━━ Data listing

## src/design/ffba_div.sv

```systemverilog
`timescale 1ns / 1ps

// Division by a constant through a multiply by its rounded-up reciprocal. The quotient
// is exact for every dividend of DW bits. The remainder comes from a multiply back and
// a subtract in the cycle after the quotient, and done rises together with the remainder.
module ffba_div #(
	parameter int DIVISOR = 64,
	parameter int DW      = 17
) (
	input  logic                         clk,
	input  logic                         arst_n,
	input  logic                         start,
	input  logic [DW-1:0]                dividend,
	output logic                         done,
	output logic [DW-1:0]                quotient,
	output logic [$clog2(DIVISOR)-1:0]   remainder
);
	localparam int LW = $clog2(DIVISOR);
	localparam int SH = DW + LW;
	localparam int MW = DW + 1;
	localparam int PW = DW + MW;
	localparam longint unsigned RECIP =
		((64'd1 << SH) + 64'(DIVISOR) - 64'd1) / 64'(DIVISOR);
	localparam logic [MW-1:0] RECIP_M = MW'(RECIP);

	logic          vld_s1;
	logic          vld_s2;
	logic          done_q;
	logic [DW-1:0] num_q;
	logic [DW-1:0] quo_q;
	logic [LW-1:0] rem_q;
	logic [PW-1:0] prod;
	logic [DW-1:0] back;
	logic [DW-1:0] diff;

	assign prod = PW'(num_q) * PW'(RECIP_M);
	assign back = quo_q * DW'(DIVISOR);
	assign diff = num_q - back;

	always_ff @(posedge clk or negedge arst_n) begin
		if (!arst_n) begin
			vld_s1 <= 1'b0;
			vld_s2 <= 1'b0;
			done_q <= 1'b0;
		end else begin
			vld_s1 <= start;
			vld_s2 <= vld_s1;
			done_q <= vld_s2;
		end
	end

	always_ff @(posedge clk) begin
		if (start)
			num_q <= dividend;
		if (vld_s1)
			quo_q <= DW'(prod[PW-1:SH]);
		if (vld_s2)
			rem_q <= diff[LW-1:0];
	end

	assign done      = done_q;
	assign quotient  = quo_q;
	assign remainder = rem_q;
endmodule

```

━━━━
━━ Data listing

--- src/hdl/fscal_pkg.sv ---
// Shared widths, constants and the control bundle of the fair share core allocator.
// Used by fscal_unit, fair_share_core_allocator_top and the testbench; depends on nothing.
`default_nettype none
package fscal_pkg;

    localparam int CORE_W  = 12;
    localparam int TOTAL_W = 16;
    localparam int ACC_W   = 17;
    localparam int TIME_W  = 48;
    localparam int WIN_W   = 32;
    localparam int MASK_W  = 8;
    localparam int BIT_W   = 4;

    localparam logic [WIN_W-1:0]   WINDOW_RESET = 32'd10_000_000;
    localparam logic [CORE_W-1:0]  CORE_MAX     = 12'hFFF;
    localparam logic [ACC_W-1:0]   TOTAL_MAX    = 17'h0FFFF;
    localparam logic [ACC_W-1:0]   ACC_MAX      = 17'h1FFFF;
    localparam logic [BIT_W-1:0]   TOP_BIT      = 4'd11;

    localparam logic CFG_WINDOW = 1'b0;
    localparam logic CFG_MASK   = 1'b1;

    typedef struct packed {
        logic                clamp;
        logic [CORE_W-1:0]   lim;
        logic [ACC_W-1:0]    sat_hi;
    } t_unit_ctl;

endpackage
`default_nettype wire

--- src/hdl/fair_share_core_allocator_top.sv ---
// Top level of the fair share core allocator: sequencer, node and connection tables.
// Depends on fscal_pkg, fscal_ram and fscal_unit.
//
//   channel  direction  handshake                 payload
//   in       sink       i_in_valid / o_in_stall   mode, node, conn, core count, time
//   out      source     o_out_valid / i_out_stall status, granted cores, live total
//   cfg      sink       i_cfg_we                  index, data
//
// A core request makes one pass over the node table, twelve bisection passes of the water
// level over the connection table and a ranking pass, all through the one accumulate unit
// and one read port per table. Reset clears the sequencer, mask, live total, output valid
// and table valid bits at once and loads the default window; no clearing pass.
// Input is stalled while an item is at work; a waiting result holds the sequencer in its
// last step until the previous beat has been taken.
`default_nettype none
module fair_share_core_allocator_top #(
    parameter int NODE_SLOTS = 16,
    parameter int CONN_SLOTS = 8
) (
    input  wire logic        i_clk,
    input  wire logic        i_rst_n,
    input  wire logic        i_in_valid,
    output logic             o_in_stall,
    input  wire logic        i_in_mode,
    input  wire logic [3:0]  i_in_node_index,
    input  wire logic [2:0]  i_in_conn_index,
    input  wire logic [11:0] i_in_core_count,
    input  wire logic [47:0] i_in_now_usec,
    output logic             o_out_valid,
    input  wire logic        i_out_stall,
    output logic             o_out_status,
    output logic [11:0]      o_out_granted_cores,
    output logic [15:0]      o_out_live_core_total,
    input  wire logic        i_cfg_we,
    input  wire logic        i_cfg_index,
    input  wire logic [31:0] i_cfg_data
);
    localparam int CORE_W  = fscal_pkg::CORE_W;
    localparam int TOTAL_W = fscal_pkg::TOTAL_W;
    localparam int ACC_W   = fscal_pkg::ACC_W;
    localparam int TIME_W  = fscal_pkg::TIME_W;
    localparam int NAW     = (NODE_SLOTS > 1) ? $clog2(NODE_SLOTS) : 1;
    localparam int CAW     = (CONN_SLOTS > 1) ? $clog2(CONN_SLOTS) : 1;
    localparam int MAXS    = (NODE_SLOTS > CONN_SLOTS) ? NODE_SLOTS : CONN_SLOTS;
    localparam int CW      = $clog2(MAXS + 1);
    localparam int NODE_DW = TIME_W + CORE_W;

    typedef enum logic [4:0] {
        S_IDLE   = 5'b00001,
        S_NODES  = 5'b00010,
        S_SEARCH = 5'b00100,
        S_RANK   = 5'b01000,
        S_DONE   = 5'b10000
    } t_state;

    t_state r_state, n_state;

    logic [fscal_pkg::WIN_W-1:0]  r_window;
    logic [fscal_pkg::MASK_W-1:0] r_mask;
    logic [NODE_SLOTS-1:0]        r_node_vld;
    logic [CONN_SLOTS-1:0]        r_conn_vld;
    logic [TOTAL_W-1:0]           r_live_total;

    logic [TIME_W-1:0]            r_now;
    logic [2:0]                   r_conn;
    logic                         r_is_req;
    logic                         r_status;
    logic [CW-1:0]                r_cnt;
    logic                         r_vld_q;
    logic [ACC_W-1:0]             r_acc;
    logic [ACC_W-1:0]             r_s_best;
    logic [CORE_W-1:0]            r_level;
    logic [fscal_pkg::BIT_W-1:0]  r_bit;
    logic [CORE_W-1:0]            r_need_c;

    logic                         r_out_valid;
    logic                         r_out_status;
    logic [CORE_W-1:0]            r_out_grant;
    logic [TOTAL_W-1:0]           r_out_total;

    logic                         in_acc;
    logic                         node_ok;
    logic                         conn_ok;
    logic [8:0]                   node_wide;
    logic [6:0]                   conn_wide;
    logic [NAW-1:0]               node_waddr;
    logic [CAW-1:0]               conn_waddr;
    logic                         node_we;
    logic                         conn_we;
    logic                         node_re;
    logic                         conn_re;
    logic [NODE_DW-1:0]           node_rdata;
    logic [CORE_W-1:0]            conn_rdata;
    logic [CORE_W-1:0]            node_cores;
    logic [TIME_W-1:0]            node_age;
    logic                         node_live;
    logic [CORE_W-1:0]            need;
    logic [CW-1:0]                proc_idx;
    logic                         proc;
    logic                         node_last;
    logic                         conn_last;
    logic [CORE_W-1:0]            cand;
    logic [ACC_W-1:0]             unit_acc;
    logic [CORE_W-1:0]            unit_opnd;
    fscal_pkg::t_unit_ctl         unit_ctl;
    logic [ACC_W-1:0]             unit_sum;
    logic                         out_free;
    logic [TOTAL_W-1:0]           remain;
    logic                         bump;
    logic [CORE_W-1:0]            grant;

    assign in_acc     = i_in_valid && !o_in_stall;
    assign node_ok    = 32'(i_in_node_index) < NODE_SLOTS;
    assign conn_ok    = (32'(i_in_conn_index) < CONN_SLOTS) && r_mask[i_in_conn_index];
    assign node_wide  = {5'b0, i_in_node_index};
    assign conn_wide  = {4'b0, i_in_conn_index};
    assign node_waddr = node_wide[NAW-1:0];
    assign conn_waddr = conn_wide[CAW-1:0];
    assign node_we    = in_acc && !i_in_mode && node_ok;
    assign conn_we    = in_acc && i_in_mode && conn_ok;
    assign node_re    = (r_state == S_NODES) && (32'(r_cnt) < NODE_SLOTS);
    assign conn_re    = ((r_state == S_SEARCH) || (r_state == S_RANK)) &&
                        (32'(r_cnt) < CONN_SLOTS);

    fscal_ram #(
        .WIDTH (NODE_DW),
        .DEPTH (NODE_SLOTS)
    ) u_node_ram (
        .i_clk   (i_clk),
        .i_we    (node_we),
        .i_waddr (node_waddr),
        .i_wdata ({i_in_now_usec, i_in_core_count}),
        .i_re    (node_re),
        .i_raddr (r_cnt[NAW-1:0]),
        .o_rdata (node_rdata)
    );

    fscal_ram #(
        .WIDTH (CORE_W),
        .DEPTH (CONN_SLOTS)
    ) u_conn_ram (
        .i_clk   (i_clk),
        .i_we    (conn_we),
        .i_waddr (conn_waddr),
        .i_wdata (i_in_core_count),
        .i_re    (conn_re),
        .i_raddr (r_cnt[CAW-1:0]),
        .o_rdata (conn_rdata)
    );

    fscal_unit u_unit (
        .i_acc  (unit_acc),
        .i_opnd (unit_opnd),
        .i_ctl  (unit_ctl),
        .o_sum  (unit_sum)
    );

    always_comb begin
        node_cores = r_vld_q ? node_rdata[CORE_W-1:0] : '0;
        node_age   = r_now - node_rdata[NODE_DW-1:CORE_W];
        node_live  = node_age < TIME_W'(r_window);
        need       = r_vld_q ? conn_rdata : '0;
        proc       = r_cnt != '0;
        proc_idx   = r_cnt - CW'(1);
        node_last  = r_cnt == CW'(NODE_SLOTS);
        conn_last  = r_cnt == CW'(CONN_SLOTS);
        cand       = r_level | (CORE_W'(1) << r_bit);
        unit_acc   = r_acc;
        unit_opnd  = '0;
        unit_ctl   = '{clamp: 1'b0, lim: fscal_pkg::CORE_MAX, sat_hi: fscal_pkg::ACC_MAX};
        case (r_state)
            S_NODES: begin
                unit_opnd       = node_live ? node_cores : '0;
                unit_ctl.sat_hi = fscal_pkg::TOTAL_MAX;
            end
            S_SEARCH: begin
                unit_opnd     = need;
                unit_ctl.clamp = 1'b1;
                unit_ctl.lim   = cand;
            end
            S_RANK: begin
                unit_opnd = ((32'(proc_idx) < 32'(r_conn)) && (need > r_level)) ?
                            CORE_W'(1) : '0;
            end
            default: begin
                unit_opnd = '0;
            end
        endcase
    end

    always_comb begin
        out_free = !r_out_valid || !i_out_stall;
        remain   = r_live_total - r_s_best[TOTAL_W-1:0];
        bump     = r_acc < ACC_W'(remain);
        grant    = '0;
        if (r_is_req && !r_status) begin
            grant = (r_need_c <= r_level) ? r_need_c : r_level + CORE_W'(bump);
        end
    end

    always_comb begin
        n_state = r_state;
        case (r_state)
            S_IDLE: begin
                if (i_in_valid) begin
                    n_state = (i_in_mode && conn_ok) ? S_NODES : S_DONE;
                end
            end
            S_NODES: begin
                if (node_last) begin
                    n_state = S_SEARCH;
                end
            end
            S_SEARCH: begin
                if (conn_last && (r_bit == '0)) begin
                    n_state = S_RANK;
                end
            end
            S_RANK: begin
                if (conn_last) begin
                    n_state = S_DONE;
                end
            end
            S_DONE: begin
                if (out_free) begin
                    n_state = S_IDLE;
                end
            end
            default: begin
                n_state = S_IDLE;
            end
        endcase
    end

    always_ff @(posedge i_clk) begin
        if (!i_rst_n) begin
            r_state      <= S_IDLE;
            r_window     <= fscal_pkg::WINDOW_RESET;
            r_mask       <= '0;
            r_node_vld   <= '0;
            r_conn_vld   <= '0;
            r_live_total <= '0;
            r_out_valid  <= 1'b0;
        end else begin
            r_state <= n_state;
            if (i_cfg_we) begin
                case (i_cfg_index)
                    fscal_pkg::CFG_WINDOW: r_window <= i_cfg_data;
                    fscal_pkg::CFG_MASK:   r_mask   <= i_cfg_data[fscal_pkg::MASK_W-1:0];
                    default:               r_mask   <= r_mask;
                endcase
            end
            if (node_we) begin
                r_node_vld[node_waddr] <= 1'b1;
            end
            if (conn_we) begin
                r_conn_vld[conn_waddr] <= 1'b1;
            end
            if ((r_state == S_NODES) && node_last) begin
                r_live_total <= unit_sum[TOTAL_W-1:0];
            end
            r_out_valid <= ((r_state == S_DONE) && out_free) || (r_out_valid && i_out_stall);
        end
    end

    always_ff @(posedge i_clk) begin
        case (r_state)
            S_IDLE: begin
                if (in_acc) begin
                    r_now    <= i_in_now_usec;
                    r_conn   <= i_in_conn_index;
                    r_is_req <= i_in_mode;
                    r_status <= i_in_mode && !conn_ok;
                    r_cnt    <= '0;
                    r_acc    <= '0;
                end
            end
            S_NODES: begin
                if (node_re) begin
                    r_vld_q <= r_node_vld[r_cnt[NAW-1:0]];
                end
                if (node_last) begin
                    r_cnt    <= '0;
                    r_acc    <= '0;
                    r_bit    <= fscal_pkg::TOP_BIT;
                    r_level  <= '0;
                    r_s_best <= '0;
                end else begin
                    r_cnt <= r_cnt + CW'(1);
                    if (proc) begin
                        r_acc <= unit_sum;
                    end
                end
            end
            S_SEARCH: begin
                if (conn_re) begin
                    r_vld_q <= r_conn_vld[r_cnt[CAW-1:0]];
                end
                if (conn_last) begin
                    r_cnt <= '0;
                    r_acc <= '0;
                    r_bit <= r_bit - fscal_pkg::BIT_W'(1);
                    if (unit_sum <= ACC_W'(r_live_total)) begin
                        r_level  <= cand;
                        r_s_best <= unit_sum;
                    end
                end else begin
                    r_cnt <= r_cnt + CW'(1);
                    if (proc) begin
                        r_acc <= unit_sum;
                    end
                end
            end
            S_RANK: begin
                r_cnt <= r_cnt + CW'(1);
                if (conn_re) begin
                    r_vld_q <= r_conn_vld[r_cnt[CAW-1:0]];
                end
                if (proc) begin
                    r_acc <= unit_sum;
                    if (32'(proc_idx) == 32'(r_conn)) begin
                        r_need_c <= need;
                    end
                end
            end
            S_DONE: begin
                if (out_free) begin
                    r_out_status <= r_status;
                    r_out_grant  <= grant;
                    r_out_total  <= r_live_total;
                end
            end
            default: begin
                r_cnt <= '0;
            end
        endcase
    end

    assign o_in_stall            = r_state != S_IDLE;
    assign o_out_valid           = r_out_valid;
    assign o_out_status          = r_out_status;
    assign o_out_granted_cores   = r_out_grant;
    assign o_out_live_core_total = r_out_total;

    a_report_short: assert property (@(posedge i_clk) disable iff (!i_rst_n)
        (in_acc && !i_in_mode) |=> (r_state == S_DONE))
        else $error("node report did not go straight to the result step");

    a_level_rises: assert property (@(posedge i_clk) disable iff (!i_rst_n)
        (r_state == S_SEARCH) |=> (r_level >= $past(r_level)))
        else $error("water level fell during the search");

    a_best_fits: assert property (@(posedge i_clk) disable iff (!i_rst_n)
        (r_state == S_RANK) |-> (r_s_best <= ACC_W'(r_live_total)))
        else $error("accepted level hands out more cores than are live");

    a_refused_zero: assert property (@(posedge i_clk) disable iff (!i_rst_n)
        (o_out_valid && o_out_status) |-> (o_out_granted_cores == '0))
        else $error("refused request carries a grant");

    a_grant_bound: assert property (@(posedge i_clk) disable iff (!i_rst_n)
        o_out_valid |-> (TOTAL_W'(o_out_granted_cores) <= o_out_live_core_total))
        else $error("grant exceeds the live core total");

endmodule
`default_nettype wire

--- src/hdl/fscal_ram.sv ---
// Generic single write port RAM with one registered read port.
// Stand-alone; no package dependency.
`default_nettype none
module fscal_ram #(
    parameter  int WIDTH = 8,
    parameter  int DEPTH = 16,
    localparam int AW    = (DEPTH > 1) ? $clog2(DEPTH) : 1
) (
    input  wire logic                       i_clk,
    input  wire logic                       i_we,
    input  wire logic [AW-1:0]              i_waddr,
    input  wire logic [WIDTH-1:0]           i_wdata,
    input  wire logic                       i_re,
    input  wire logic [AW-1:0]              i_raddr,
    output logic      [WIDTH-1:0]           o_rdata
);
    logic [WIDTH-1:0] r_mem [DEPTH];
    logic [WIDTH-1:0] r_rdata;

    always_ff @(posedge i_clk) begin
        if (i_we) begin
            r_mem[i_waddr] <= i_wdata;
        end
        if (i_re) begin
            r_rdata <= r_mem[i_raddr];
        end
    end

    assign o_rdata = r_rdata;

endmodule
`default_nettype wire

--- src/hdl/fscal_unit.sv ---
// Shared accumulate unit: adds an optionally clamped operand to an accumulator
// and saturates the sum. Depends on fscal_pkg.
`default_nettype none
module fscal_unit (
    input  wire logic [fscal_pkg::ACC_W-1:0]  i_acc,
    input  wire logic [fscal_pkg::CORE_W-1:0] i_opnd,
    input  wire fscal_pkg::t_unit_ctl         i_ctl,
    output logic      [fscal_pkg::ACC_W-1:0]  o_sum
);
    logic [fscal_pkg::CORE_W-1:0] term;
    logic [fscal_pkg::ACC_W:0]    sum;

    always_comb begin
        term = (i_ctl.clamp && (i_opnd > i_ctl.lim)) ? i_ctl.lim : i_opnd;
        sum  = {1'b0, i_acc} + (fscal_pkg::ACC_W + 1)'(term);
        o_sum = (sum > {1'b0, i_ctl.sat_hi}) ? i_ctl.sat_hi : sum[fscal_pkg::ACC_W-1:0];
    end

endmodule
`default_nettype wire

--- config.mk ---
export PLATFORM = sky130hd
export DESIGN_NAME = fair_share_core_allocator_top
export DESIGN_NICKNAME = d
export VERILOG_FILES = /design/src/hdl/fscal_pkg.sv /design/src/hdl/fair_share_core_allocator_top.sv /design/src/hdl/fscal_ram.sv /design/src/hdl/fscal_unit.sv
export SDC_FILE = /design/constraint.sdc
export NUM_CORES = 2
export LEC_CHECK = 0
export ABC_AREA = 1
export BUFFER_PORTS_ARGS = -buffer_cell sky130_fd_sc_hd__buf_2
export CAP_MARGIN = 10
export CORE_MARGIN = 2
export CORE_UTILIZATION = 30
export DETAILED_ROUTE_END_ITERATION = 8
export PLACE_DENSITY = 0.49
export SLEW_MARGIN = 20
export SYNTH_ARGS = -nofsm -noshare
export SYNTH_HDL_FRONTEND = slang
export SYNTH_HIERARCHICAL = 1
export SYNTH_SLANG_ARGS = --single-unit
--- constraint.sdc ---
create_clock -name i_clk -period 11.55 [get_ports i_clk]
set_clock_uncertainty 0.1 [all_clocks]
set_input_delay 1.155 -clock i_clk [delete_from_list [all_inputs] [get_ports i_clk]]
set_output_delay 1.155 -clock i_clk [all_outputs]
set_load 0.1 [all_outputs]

━━━━

* _Required work_
Using the entries above, repeat only the lines from the one containing "export DETAILED_ROUTE_END_ITERATION = 8" through the one containing "set_load 0.1 [all_outputs]", end lines included.

* _Result of this exercise_
export DETAILED_ROUTE_END_ITERATION = 8
export PLACE_DENSITY = 0.49
export SLEW_MARGIN = 20
export SYNTH_ARGS = -nofsm -noshare
export SYNTH_HDL_FRONTEND = slang
export SYNTH_HIERARCHICAL = 1
export SYNTH_SLANG_ARGS = --single-unit
--- constraint.sdc ---
create_clock -name i_clk -period 11.55 [get_ports i_clk]
set_clock_uncertainty 0.1 [all_clocks]
set_input_delay 1.155 -clock i_clk [delete_from_list [all_inputs] [get_ports i_clk]]
set_output_delay 1.155 -clock i_clk [all_outputs]
set_load 0.1 [all_outputs]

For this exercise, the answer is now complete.